European Union regulators are “trying to extract” more concessions from Google Inc. after hostility to plans to settle a four-year antitrust probe, according to the bloc’s competition chief.
The EU got “very, very negative” feedback to the proposed pact from companies, including Microsoft Corp. and Expedia Inc., that asked the EU to examine allegations that Google discriminates against rivals in search results, Joaquin Almunia said in a Bloomberg TV interview in Cernobbio, Italy on Sept. 6.
“Some complainants have introduced new arguments, new data, new considerations,” the EU antitrust commissioner said. “We now need to analyze this and see if we can find solutions, Google can find solutions, to some of these concerns that we find justified.”
Any changes to the deal would mark an about-face for Almunia who has defended the planned settlement in the face of criticism, including from fellow EU commissioners. Deutsche Telekom AG and French and German publishers have filed additional complaints about Google in recent months. Almunia has been seeking voluntary concessions from Google for two years to avoid a more aggressive investigation that could lead to fines.
Google continues to work with EU regulators about concerns they’ve raised, Al Verney, a spokesman for Google in Brussels, said by telephone.

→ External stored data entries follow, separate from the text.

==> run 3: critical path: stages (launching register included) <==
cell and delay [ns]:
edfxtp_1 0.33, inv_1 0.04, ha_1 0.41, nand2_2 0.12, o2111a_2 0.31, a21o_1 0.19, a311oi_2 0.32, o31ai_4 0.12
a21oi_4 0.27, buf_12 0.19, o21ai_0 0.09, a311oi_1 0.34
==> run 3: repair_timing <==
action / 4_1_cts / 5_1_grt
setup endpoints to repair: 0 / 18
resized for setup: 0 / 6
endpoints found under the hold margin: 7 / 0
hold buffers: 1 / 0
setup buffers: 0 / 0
$ cat src/rtl/sfr_pkg.sv
// ----------------------------------------------------------------------------
// sfr_pkg
// Shared types, constants and helper functions of the stuffed frame receiver.
// ----------------------------------------------------------------------------
package sfr_pkg;

    // framing bytes
    localparam logic [7:0] FLAG_BYTE = 8'h7E;
    localparam logic [7:0] ESC_BYTE  = 8'h7D;
    localparam logic [7:0] ESC_FLAG  = 8'h5E;
    localparam logic [7:0] ESC_ESC   = 8'h5D;

    // payload limit and counter width
    localparam int MAX_PAYLOAD = 256;
    localparam int CNT_W       = $clog2(MAX_PAYLOAD + 1);
    localparam logic [CNT_W-1:0] CNT_MAX = CNT_W'(MAX_PAYLOAD);

    // result field widths
    localparam int LEN_W   = 9;
    localparam int LEN_SAT = (1 << LEN_W) - 1;

    // output queue
    localparam int QDEPTH = 4;
    localparam int QPTR_W = $clog2(QDEPTH);
    localparam int QCNT_W = $clog2(QDEPTH + 1);

    // configuration port
    localparam int PADDR_W = 4;

    typedef enum logic [1:0] {
        REG_ADDRESS    = 2'd0,
        REG_INFO_CTRL  = 2'd1,
        REG_DISC_CTRL  = 2'd2,
        REG_UNUSED     = 2'd3
    } reg_index_t;

    typedef enum logic [2:0] {
        ST_HUNT    = 3'd0,
        ST_FLAG    = 3'd1,
        ST_ADDR    = 3'd2,
        ST_CTRL    = 3'd3,
        ST_PAYLOAD = 3'd4
    } hunt_state_t;

    typedef enum logic [1:0] {
        KIND_DATA = 2'd0,
        KIND_GOOD = 2'd1,
        KIND_BAD  = 2'd2,
        KIND_DISC = 2'd3
    } kind_t;

    typedef struct packed {
        logic             esc;
        logic             held_valid;
        logic [7:0]       held_byte;
        logic [7:0]       check;
        logic [CNT_W-1:0] count;
        logic             too_long;
    } frame_t;

    typedef struct packed {
        kind_t            kind;
        logic [7:0]       out_byte;
        logic [LEN_W-1:0] frame_length;
        logic             is_last;
    } result_t;

    // saturate the payload count to the length field
    function automatic logic [LEN_W-1:0] sat_len(input logic [CNT_W-1:0] cnt);
        logic [31:0] wide;
        wide = 32'(cnt);
        if (wide > 32'(LEN_SAT)) begin
            return LEN_W'(LEN_SAT);
        end
        return wide[LEN_W-1:0];
    endfunction

    function automatic result_t data_result(input logic [7:0] d);
        result_t r;
        r.kind         = KIND_DATA;
        r.out_byte     = d;
        r.frame_length = '0;
        r.is_last      = 1'b0;
        return r;
    endfunction

    function automatic result_t verdict_result(input logic good,
                                               input logic [CNT_W-1:0] cnt);
        result_t r;
        r.kind         = good ? KIND_GOOD : KIND_BAD;
        r.out_byte     = '0;
        r.frame_length = sat_len(cnt);
        r.is_last      = 1'b0;
        return r;
    endfunction

    function automatic result_t disc_result();
        result_t r;
        r.kind         = KIND_DISC;
        r.out_byte     = '0;
        r.frame_length = '0;
        r.is_last      = 1'b0;
        return r;
    endfunction

    // take one destuffed byte, release the held one if within the limit
    function automatic void push_data(input frame_t f, input logic [7:0] d,
                                      output frame_t fo, output logic emit);
        fo   = f;
        emit = 1'b0;
        if (f.held_valid) begin
            if (f.count < CNT_MAX) begin
                emit     = 1'b1;
                fo.check = f.check ^ f.held_byte;
                fo.count = f.count + 1'b1;
            end else begin
                fo.too_long = 1'b1;
            end
        end
        fo.held_byte  = d;
        fo.held_valid = 1'b1;
    endfunction

endpackage

$ cat src/rtl/stuffed_frame_receiver_unit.sv
// ----------------------------------------------------------------------------
// stuffed_frame_receiver_unit
// Byte-stuffed frame deframer with XOR block check, one raw byte per beat.
// ----------------------------------------------------------------------------
// Raw line bytes come in on the s_ stream, one byte per beat. The unit hunts
// for flag, address, control and BCC1 (address XOR control), reports a
// disconnect control byte at once, then destuffs the payload and streams each
// byte out one byte late, so the byte before the closing flag is kept back as
// BCC2 and checked against the XOR of the delivered bytes. A verdict beat
// (good or bad, with the delivered length) ends every frame; frames over the
// payload limit are truncated and reported bad. An input beat is taken every
// cycle while the four-entry output queue has room for two results; results
// are written into the output queue registers and leave on m_ from its head,
// one beat per cycle while m_tready is high. A byte that causes two results
// (an unknown escape, or a closing flag after a pending escape) fills two
// queue entries and can hold the input back. m_tlast marks the last result
// caused by one input byte. Register writes take effect at once, also in
// mid-frame.
// ----------------------------------------------------------------------------
module stuffed_frame_receiver_unit
    import sfr_pkg::*;
(
    input  logic               aclk,
    input  logic               aresetn,

    // input stream
    input  logic               s_tvalid,
    output logic               s_tready,
    input  logic [7:0]         s_tdata,     // [7:0] rx_byte

    // result stream
    output logic               m_tvalid,
    input  logic               m_tready,
    output logic [23:0]        m_tdata,     // [7:0] out_byte, [16:8] frame_length
    output logic [1:0]         m_tuser,     // [1:0] kind
    output logic               m_tlast,     // is_last

    // configuration port
    input  logic               psel,
    input  logic               penable,
    input  logic               pwrite,
    input  logic [PADDR_W-1:0] paddr,
    input  logic [31:0]        pwdata,
    output logic [31:0]        prdata,
    output logic               pready
);

    // configuration registers
    logic [7:0] address_reg;
    logic [7:0] info_ctrl_reg;
    logic [7:0] disc_ctrl_reg;

    // deframer state
    hunt_state_t state_reg, state_next;
    frame_t      frame_reg, frame_next;

    // output queue
    result_t             queue_reg [QDEPTH];
    logic [QPTR_W-1:0]   wr_ptr_reg, wr_ptr_next;
    logic [QPTR_W-1:0]   rd_ptr_reg, rd_ptr_next;
    logic [QCNT_W-1:0]   count_reg,  count_next;

    logic        s_fire;
    logic        m_fire;
    logic        cfg_write;
    reg_index_t  cfg_index;
    logic [7:0]  rx_byte;

    // up to two results per byte, in order: slot a then slot b
    logic        a_valid, b_valid;
    result_t     a_res,   b_res;
    frame_t      fa, fb;
    logic        ea, eb;
    logic        good;

    // queue write plan
    logic [1:0]  n_push;
    result_t     w0_res, w1_res;
    result_t     head;

    assign rx_byte   = s_tdata;
    assign s_tready  = (count_reg <= QCNT_W'(QDEPTH - 2));
    assign s_fire    = s_tvalid & s_tready;
    assign m_tvalid  = (count_reg != '0);
    assign m_fire    = m_tvalid & m_tready;

    // ---------------- configuration port ----------------
    assign pready    = 1'b1;
    assign cfg_index = reg_index_t'(paddr[PADDR_W-1:2]);
    assign cfg_write = psel & penable & pwrite & pready;

    always_ff @(posedge aclk) begin
        if (!aresetn) begin
            address_reg   <= 8'd3;
            info_ctrl_reg <= 8'd0;
            disc_ctrl_reg <= 8'd11;
        end else if (cfg_write) begin
            unique case (cfg_index)
                REG_ADDRESS:   address_reg   <= pwdata[7:0];
                REG_INFO_CTRL: info_ctrl_reg <= pwdata[7:0];
                REG_DISC_CTRL: disc_ctrl_reg <= pwdata[7:0];
                default: ;
            endcase
        end
    end

    always_comb begin
        unique case (cfg_index)
            REG_ADDRESS:   prdata = {24'd0, address_reg};
            REG_INFO_CTRL: prdata = {24'd0, info_ctrl_reg};
            REG_DISC_CTRL: prdata = {24'd0, disc_ctrl_reg};
            default:       prdata = '0;
        endcase
    end

    // ---------------- deframer ----------------
    always_ff @(posedge aclk) begin
        if (!aresetn) begin
            state_reg <= ST_HUNT;
            frame_reg <= '0;
        end else begin
            state_reg <= state_next;
            frame_reg <= frame_next;
        end
    end

    always_comb begin
        state_next = state_reg;
        frame_next = frame_reg;
        a_valid    = 1'b0;
        b_valid    = 1'b0;
        a_res      = data_result(frame_reg.held_byte);
        b_res      = disc_result();
        fa         = frame_reg;
        fb         = frame_reg;
        ea         = 1'b0;
        eb         = 1'b0;
        good       = 1'b0;

        if (s_fire) begin
            if (state_reg == ST_PAYLOAD) begin
                if (rx_byte == FLAG_BYTE) begin
                    // closing flag; a pending escape is a literal data byte
                    if (frame_reg.esc) begin
                        push_data(frame_reg, ESC_BYTE, fa, ea);
                        fa.esc = 1'b0;
                    end
                    good    = fa.held_valid & ~fa.too_long & (fa.check == fa.held_byte);
                    a_valid = ea;
                    b_valid = 1'b1;
                    b_res   = verdict_result(good, fa.count);
                    // closing flag doubles as the next opening flag
                    frame_next = '0;
                    state_next = ST_FLAG;
                end else if (frame_reg.esc) begin
                    push_data(frame_reg, (rx_byte == ESC_FLAG) ? FLAG_BYTE : ESC_BYTE,
                              fa, ea);
                    fa.esc     = 1'b0;
                    a_valid    = ea;
                    frame_next = fa;
                    if (rx_byte != ESC_FLAG && rx_byte != ESC_ESC) begin
                        // unknown escape: literal escape byte, then this byte afresh
                        if (rx_byte == ESC_BYTE) begin
                            frame_next.esc = 1'b1;
                        end else begin
                            push_data(fa, rx_byte, fb, eb);
                            b_valid    = eb;
                            b_res      = data_result(fa.held_byte);
                            frame_next = fb;
                        end
                    end
                end else if (rx_byte == ESC_BYTE) begin
                    frame_next.esc = 1'b1;
                end else begin
                    push_data(frame_reg, rx_byte, fa, ea);
                    a_valid    = ea;
                    frame_next = fa;
                end
            end else if (rx_byte == FLAG_BYTE) begin
                state_next = ST_FLAG;
            end else begin
                unique case (state_reg)
                    ST_FLAG: begin
                        state_next = (rx_byte == address_reg) ? ST_ADDR : ST_HUNT;
                    end
                    ST_ADDR: begin
                        // info control wins when both registers match
                        if (rx_byte == info_ctrl_reg) begin
                            state_next = ST_CTRL;
                        end else if (rx_byte == disc_ctrl_reg) begin
                            b_valid    = 1'b1;
                            b_res      = disc_result();
                            state_next = ST_HUNT;
                        end else begin
                            state_next = ST_HUNT;
                        end
                    end
                    ST_CTRL: begin
                        if (rx_byte == (address_reg ^ info_ctrl_reg)) begin
                            frame_next = '0;
                            state_next = ST_PAYLOAD;
                        end else begin
                            state_next = ST_HUNT;
                        end
                    end
                    default: begin
                        state_next = ST_HUNT;
                    end
                endcase
            end
        end
    end

    // ---------------- output queue ----------------
    always_comb begin
        w0_res = a_valid ? a_res : b_res;
        w1_res = b_res;
        if (a_valid && b_valid) begin
            n_push         = 2'd2;
            w0_res.is_last = 1'b0;
            w1_res.is_last = 1'b1;
        end else if (a_valid || b_valid) begin
            n_push         = 2'd1;
            w0_res.is_last = 1'b1;
        end else begin
            n_push = 2'd0;
        end

        wr_ptr_next = wr_ptr_reg + QPTR_W'(n_push);
        rd_ptr_next = rd_ptr_reg + QPTR_W'(m_fire);
        count_next  = count_reg + QCNT_W'(n_push) - QCNT_W'(m_fire);
    end

    always_ff @(posedge aclk) begin
        if (!aresetn) begin
            wr_ptr_reg <= '0;
            rd_ptr_reg <= '0;
            count_reg  <= '0;
        end else begin
            wr_ptr_reg <= wr_ptr_next;
            rd_ptr_reg <= rd_ptr_next;
            count_reg  <= count_next;
        end
    end

    // queue entries carry payload only
    always_ff @(posedge aclk) begin
        if (n_push != 2'd0) begin
            queue_reg[wr_ptr_reg] <= w0_res;
        end
        if (n_push == 2'd2) begin
            queue_reg[wr_ptr_reg + 1'b1] <= w1_res;
        end
    end

    assign head    = queue_reg[rd_ptr_reg];
    assign m_tdata = {7'd0, head.frame_length, head.out_byte};
    assign m_tuser = head.kind;
    assign m_tlast = head.is_last;

endmodule
<file path="src/hw/rtl/rau_pkg.sv">
// ----------------------------------------------------------------------------
// rau_pkg: shared types and constants for the rational arithmetic unit
// Holds the transaction payload structs, operation and status codes and the
// sequencer state type.
// ----------------------------------------------------------------------------
package rau_pkg;

  // Default width at which numerators and denominators are taken.
  localparam int VALUE_BITS_DEF = 32;

  // Width of the products and of the GCD and shared divide datapaths.
  localparam int PROD_W = 64;

  // Operation codes.
  localparam logic [1:0] CMD_ADD = 2'd0;
  localparam logic [1:0] CMD_SUB = 2'd1;
  localparam logic [1:0] CMD_MUL = 2'd2;
  localparam logic [1:0] CMD_DIV = 2'd3;

  // Status codes.
  localparam logic [1:0] ST_OK   = 2'd0;
  localparam logic [1:0] ST_DIV0 = 2'd1;
  localparam logic [1:0] ST_OVF  = 2'd2;

  typedef struct packed {
    logic [1:0]         cmd;
    logic signed [31:0] lhs_num;
    logic [30:0]        lhs_den;
    logic signed [31:0] rhs_num;
    logic [30:0]        rhs_den;
  } in_t;

  typedef struct packed {
    logic signed [31:0] res_num;
    logic [30:0]        res_den;
    logic [1:0]         status;
    logic               lhs_less;
    logic               operands_equal;
  } out_t;

  typedef enum logic [7:0] {
    S_IDLE  = 8'b0000_0001,
    S_MUL   = 8'b0000_0010,
    S_CALC  = 8'b0000_0100,
    S_GCD   = 8'b0000_1000,
    S_DIVN  = 8'b0001_0000,
    S_DIVD  = 8'b0010_0000,
    S_CHECK = 8'b0100_0000,
    S_WAIT  = 8'b1000_0000
  } state_t;

endpackage

</file>
<file path="src/hw/rtl/rau_div.sv">
// ----------------------------------------------------------------------------
// rau_div: iterative restoring divider
// Divides a 64-bit magnitude by a nonzero 64-bit divisor, one quotient bit
// per cycle.
// ----------------------------------------------------------------------------
module rau_div (
  input  logic                        clk,
  input  logic                        rst_n,
  input  logic                        go,
  input  logic [rau_pkg::PROD_W-1:0]  dividend,
  input  logic [rau_pkg::PROD_W-1:0]  divisor,
  output logic [rau_pkg::PROD_W-1:0]  quotient,
  output logic                        done
);

  localparam int CW = $clog2(rau_pkg::PROD_W);

  logic [rau_pkg::PROD_W-1:0] rem_r, quo_r, dvs_r;
  logic [CW-1:0]              cnt_r;
  logic                       busy_r, done_r;
  logic [rau_pkg::PROD_W:0]   trial;
  logic [rau_pkg::PROD_W:0]   diff;
  logic                       fits;

  // Trial subtraction of the divisor from the shifted remainder.
  always_comb begin
    trial = {rem_r, quo_r[rau_pkg::PROD_W-1]};
    diff  = trial - {1'b0, dvs_r};
    fits  = (trial >= {1'b0, dvs_r});
  end

  always_ff @(posedge clk) begin
    if (!rst_n) begin
      busy_r <= 1'b0;
      done_r <= 1'b0;
    end else begin
      done_r <= 1'b0;
      if (go) begin
        rem_r  <= '0;
        quo_r  <= dividend;
        dvs_r  <= divisor;
        cnt_r  <= '0;
        busy_r <= 1'b1;
      end else if (busy_r) begin
        rem_r <= fits ? diff[rau_pkg::PROD_W-1:0] : trial[rau_pkg::PROD_W-1:0];
        quo_r <= {quo_r[rau_pkg::PROD_W-2:0], fits};
        cnt_r <= cnt_r + 1'b1;
        if (cnt_r == CW'(rau_pkg::PROD_W - 1)) begin
          busy_r <= 1'b0;
          done_r <= 1'b1;
        end
      end
    end
  end

  assign quotient = quo_r;
  assign done     = done_r;

endmodule

</file>
[src/hw/rtl/rau_pkg.sv]
// ----------------------------------------------------------------------------
// rau_pkg: shared types and constants for the rational arithmetic unit
// Holds the transaction payload structs, operation and status codes and the
// sequencer state type.
// ----------------------------------------------------------------------------
package rau_pkg;

  // Default width at which numerators and denominators are taken.
  localparam int VALUE_BITS_DEF = 32;

  // Width of the products and of the GCD and shared divide datapaths.
  localparam int PROD_W = 64;

  // Operation codes.
  localparam logic [1:0] CMD_ADD = 2'd0;
  localparam logic [1:0] CMD_SUB = 2'd1;
  localparam logic [1:0] CMD_MUL = 2'd2;
  localparam logic [1:0] CMD_DIV = 2'd3;

  // Status codes.
  localparam logic [1:0] ST_OK   = 2'd0;
  localparam logic [1:0] ST_DIV0 = 2'd1;
  localparam logic [1:0] ST_OVF  = 2'd2;

  typedef struct packed {
    logic [1:0]         cmd;
    logic signed [31:0] lhs_num;
    logic [30:0]        lhs_den;
    logic signed [31:0] rhs_num;
    logic [30:0]        rhs_den;
  } in_t;

  typedef struct packed {
    logic signed [31:0] res_num;
    logic [30:0]        res_den;
    logic [1:0]         status;
    logic               lhs_less;
    logic               operands_equal;
  } out_t;

  typedef enum logic [7:0] {
    S_IDLE  = 8'b0000_0001,
    S_MUL   = 8'b0000_0010,
    S_CALC  = 8'b0000_0100,
    S_GCD   = 8'b0000_1000,
    S_DIVN  = 8'b0001_0000,
    S_DIVD  = 8'b0010_0000,
    S_CHECK = 8'b0100_0000,
    S_WAIT  = 8'b1000_0000
  } state_t;

endpackage

[src/hw/rtl/rau_gcd.sv]
// ----------------------------------------------------------------------------
// rau_gcd: iterative binary GCD
// Finds the greatest common divisor of two nonzero 64-bit magnitudes with one
// shift or subtract step per cycle.
// ----------------------------------------------------------------------------
module rau_gcd (
  input  logic                        clk,
  input  logic                        rst_n,
  input  logic                        go,
  input  logic [rau_pkg::PROD_W-1:0]  a_in,
  input  logic [rau_pkg::PROD_W-1:0]  b_in,
  output logic [rau_pkg::PROD_W-1:0]  gcd,
  output logic                        done
);

  localparam int KW = $clog2(rau_pkg::PROD_W);

  logic [rau_pkg::PROD_W-1:0] a_r, b_r, g_r;
  logic [KW-1:0]              k_r;
  logic                       busy_r, done_r;

  // One reduction step per cycle while busy.
  always_ff @(posedge clk) begin
    if (!rst_n) begin
      busy_r <= 1'b0;
      done_r <= 1'b0;
    end else begin
      done_r <= 1'b0;
      if (go) begin
        a_r    <= a_in;
        b_r    <= b_in;
        k_r    <= '0;
        busy_r <= 1'b1;
      end else if (busy_r) begin
        if (!a_r[0] && !b_r[0]) begin
          a_r <= a_r >> 1;
          b_r <= b_r >> 1;
          k_r <= k_r + 1'b1;
        end else if (!a_r[0]) begin
          a_r <= a_r >> 1;
        end else if (!b_r[0]) begin
          b_r <= b_r >> 1;
        end else if (a_r == b_r) begin
          g_r    <= a_r << k_r;
          busy_r <= 1'b0;
          done_r <= 1'b1;
        end else if (a_r > b_r) begin
          a_r <= (a_r - b_r) >> 1;
        end else begin
          b_r <= (b_r - a_r) >> 1;
        end
      end
    end
  end

  assign gcd  = g_r;
  assign done = done_r;

endmodule

[config.mk]
export PLATFORM = sky130hd
export DESIGN_NAME = rau_gcd
export DESIGN_NICKNAME = d
export VERILOG_FILES = /design/src/hw/rtl/rau_pkg.sv /design/src/hw/rtl/rau_gcd.sv
export SDC_FILE = /design/constraint.sdc
export NUM_CORES = 1
export LEC_CHECK = 0
export BUFFER_PORTS_ARGS = -buffer_cell sky130_fd_sc_hd__buf_2
export CORE_ASPECT_RATIO = 1.75
export CORE_MARGIN = 10
export CORE_UTILIZATION = 50
export DETAILED_ROUTE_END_ITERATION = 12
export MAX_ROUTING_LAYER = met4
export PLACE_DENSITY_LB_ADDON = 0.08
export SYNTH_ARGS = -nofsm -noshare
export SYNTH_HDL_FRONTEND = slang
export SYNTH_SLANG_ARGS = --single-unit
[constraint.sdc]
create_clock -name clk -period 19 [get_ports clk]
set_input_delay 3.8 -clock clk [delete_from_list [all_inputs] [get_ports clk]]
set_output_delay 3.8 -clock clk [all_outputs]
set_load 0.05 [all_outputs]
# After elaboration in Yosys (flattened, before gate mapping)
# Index checks and enable logic that the tools add are counted.
# Widths: inputs -> output; s select.
# totals
output_inout_bits,65
elab_cells,61
inputBits,131
reg_bits,200
# classes
reduce_logical,13
n_eq_ne,6
n_mux,23
n_lt_le_gt_ge,1
shifts,1
bitwise_logic,6
n_addsub,3
# ops
operator,n
$mux 64,14
$sub 64x64->64,2
$eq 64x64->1,1
$gt 64x64->1,1
$shl 64x6->64,1
$mux 6,2
$ne 4x4->1 const B,3
$reduce_and 5->1,2
$ne 4x2->1 const B,2
$mux 1,7
$reduce_and 7->1,1
$add 6x1->6 const B,1
$not 1->1,6
$reduce_and 3->1,2
$reduce_or 6->1,1
$reduce_bool 2->1,2
$reduce_bool 3->1,1
$logic_not 1->1,2
$reduce_and 2->1,1
$logic_and 1x1->1,1

# Depth between registers and ports, before layout
# Gate-level depths: netlist of run 1.
# logic_depth
depth_word,8
depth_mapped,16
mapped_depth_nobuf,14

# Worst setup path before layout of run 1
# Ideal clock, no wire load.
# synth_timing
path_type,input -> register
from,input port go
to,"register g_r, in the netlist gcd[0] (enable)"
setup_time_ns,0.643
arrival_ns,10.507
setup_slack_ns,7.850
path_stages,4
path_buffers,3
required_time_ns,18.357
path_cell_list,clkbuf_1 clkbuf_1 clkbuf_1 nor4_1
# synth_via
elab_chain_cells,2
# synth_rtl
element,line_no,source
from (decl),rau_gcd.sv:9,"input logic go,"
$not 1->1 (no line),n/a,
$reduce_and 7->1 (no line),n/a,
to (signal assigned),rau_gcd.sv:44,g_r <= a_r << k_r;
to (decl),rau_gcd.sv:18,"logic [rau_pkg::PROD_W-1:0] a_r, b_r, g_r;"
# No other way between the ends.
# A chain may end at the register's enable or synchronous reset.

# Worst setup path after layout of run 1
# layout_timing
from,input port go
to,register b_r[34] in the netlist's numbering (enable)
# layout_via
elab_chain_cells,2
elab_cells_between_ends,5
cone_classes,eq/ne (2); reduce/logical (3)
# layout_rtl
element,line_no,source
"$ne 4x4->1 (no line), or another cell as far along",n/a,
$reduce_and 5->1 (no line) *,n/a,
to (signal assigned),rau_gcd.sv:31,b_r <= b_in;
to (signal assigned),rau_gcd.sv:37,b_r <= b_r >> 1;
to (signal assigned),rau_gcd.sv:42,b_r <= b_r >> 1;
to (decl),rau_gcd.sv:18,
# Mark *: on every way between the ends. The rest lies on a longest branch, timed or not.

The world’s largest search provider may be asked by the EU to change how data from competing services are displayed along with search results, a person familiar with the EU probe said in July. Other modifications may include addressing how YouTube content is presented in reply to search requests and changes to a paid auction for competitors to bid on search links.
Microsoft said last week that its test of Google’s proposal to end the probe showed it would divert traffic to Google’s own services. A travel website group, ETTSA, said Google may generate an extra 330 million euros ($427 million) from links it would auction to rivals under the planned settlement.
The EU will “probably” open a formal investigation into Google’s Android mobile operating system if regulators don’t get “adequate” answers from the company to complaints, Almunia said. The EU is “trying to receive from Google some responses or explanations,” he said.